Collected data
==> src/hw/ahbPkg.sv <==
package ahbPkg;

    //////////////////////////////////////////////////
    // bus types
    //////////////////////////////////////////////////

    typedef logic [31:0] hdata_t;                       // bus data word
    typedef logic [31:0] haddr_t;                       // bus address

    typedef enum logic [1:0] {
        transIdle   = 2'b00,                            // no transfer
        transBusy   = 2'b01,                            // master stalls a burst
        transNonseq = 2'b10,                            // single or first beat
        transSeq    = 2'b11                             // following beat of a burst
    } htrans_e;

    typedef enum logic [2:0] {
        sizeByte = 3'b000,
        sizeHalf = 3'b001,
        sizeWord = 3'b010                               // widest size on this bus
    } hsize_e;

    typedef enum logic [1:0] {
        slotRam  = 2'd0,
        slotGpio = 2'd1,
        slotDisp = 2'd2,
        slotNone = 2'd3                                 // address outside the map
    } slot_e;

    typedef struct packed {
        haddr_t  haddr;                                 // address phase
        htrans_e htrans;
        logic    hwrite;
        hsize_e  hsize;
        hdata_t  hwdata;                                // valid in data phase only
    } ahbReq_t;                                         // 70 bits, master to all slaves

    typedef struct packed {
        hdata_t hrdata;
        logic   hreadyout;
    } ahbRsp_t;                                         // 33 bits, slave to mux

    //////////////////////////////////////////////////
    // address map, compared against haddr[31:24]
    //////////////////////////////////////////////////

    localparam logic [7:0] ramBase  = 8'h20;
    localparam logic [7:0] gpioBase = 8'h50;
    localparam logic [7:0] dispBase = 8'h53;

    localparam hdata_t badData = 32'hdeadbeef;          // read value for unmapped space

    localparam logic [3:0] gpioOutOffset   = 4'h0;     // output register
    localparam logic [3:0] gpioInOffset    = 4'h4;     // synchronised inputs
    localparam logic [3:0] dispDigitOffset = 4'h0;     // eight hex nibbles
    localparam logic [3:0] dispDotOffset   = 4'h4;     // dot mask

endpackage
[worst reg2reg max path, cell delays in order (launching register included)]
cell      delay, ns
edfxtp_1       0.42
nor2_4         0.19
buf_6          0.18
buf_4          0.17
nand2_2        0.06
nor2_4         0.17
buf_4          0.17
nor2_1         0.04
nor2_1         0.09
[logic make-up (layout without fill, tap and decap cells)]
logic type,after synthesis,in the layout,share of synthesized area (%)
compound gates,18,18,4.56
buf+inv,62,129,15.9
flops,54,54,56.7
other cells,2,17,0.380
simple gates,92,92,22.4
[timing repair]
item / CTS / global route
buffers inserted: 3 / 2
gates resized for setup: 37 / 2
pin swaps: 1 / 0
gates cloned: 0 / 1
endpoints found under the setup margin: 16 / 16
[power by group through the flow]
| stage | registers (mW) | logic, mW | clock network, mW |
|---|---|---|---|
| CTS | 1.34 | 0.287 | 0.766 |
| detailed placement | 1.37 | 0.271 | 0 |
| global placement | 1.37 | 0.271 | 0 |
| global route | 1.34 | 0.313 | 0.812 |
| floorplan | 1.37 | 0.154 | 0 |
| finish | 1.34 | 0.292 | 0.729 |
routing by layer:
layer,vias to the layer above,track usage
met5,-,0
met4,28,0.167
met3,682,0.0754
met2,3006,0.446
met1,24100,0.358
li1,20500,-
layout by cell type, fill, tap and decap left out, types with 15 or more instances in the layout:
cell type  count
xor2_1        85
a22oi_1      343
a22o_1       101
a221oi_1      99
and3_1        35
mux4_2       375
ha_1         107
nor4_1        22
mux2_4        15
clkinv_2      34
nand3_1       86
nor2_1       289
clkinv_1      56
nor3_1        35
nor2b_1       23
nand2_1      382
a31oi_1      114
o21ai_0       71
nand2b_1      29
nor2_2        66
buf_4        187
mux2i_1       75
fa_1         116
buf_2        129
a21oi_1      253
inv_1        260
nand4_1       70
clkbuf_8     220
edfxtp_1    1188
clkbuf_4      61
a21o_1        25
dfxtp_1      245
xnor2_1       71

---

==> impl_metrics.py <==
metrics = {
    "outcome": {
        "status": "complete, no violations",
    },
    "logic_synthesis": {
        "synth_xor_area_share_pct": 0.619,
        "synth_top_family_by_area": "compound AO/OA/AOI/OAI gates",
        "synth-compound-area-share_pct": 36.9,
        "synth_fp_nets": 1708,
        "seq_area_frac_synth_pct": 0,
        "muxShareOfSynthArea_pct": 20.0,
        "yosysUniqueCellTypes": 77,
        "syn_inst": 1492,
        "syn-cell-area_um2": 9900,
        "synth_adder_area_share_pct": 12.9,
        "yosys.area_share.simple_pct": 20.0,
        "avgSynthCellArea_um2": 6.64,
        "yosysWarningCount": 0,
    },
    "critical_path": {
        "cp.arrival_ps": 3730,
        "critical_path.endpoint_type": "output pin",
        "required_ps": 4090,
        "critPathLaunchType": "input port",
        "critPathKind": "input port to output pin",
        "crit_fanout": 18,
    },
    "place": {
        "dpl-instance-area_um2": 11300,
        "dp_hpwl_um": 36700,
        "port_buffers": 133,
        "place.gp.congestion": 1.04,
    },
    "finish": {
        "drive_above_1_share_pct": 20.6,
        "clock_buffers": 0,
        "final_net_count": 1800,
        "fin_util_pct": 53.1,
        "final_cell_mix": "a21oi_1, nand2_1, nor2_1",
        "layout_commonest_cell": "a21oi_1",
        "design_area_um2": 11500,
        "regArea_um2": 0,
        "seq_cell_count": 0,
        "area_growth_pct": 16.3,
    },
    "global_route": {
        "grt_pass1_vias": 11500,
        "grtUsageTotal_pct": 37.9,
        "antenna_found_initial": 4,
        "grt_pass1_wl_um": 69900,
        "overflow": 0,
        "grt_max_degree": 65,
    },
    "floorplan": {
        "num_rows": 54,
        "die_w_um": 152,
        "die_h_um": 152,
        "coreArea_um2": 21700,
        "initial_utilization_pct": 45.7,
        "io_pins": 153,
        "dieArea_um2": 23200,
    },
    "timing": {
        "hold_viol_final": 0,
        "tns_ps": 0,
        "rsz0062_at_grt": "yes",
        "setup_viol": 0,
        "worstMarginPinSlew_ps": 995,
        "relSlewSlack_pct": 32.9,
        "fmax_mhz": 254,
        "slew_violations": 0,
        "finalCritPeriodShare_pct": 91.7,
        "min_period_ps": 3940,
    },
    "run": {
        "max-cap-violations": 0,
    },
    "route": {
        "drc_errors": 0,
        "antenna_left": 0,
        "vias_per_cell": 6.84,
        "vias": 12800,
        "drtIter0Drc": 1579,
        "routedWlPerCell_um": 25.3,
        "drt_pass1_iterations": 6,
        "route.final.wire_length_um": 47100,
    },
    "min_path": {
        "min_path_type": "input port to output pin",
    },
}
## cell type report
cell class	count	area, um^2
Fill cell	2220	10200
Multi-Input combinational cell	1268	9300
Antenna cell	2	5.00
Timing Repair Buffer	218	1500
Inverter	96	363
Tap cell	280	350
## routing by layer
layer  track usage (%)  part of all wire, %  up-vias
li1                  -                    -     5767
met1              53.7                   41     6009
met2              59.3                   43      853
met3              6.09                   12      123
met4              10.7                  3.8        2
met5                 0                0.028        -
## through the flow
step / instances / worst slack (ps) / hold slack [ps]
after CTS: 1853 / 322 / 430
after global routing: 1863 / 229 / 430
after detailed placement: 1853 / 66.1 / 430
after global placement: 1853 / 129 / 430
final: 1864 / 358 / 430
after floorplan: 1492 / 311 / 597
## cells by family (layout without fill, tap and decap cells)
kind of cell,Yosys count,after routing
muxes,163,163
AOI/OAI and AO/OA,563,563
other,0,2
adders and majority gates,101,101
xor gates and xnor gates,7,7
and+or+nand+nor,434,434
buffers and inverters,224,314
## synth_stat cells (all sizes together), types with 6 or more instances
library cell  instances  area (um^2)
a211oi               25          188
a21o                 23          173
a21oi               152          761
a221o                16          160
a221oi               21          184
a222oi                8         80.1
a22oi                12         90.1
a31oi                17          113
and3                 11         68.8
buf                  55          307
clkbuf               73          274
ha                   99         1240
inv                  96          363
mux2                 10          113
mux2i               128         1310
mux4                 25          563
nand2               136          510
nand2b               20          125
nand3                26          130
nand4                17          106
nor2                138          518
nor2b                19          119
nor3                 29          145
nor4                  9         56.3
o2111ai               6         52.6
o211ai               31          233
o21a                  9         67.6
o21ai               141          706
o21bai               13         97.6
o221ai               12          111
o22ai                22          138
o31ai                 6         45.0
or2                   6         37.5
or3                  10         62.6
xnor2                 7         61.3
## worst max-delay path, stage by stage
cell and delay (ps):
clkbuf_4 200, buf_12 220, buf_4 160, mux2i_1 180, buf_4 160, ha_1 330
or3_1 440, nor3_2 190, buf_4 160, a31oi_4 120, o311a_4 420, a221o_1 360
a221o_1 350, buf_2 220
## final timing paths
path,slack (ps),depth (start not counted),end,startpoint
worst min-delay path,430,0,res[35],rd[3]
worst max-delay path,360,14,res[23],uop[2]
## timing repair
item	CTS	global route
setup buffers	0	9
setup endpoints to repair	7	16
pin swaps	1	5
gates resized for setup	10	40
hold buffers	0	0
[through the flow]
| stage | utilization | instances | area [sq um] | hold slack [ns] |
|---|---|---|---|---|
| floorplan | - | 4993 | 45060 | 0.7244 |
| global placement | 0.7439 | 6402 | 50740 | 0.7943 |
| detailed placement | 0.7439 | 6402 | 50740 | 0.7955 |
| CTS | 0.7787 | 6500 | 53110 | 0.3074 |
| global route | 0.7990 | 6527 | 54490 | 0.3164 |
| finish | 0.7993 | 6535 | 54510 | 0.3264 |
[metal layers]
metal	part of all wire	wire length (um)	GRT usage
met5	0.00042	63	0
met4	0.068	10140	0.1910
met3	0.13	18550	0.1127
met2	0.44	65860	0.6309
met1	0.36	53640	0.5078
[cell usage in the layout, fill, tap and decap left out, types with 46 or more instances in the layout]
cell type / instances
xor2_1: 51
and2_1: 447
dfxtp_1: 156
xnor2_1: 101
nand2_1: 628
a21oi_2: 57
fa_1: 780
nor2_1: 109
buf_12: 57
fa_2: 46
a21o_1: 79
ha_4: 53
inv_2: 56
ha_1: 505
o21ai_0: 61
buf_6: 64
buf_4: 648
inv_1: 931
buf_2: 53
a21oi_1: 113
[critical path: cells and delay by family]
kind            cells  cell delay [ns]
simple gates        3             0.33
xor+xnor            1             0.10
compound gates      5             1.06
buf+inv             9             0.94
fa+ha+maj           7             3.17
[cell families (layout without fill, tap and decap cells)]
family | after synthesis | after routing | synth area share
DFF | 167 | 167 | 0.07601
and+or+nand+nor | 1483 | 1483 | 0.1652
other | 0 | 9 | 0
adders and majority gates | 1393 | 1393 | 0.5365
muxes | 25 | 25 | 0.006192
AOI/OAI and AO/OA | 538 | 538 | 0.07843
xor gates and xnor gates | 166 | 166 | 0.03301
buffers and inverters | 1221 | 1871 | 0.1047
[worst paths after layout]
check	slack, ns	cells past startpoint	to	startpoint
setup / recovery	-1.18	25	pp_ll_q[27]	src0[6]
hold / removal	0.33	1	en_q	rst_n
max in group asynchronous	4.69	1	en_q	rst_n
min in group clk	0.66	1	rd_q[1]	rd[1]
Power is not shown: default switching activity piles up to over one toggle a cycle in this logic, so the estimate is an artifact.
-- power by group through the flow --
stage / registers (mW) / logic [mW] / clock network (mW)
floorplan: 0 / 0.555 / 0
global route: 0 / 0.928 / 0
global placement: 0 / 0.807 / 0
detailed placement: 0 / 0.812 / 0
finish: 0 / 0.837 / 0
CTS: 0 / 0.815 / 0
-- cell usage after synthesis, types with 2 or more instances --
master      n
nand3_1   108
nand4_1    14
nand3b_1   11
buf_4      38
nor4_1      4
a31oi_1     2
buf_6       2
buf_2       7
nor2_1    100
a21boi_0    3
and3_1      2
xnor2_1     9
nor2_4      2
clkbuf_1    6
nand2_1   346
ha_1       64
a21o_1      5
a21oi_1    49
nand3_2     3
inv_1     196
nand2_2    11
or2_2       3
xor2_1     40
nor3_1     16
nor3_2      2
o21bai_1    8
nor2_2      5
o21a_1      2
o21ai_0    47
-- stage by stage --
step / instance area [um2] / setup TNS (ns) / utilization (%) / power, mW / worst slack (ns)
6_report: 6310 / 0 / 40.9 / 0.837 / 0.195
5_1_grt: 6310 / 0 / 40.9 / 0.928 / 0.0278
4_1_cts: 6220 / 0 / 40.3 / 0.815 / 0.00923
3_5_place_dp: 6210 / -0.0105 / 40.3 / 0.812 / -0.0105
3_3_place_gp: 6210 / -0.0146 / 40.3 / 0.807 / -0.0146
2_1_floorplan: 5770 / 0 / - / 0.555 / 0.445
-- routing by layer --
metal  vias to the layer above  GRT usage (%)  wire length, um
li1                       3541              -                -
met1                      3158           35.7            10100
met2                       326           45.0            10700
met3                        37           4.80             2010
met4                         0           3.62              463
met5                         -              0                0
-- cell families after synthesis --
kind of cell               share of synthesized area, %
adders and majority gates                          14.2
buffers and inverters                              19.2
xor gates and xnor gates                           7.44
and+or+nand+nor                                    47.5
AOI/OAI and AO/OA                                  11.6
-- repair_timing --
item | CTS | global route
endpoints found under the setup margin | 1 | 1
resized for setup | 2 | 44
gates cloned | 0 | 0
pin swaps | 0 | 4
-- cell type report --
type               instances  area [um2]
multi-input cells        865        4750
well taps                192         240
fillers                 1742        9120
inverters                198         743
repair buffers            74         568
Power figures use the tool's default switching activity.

Task objective — Tally the lines of the data that hold the string "compound". Answer with the number and nothing more.

Exercise result — 4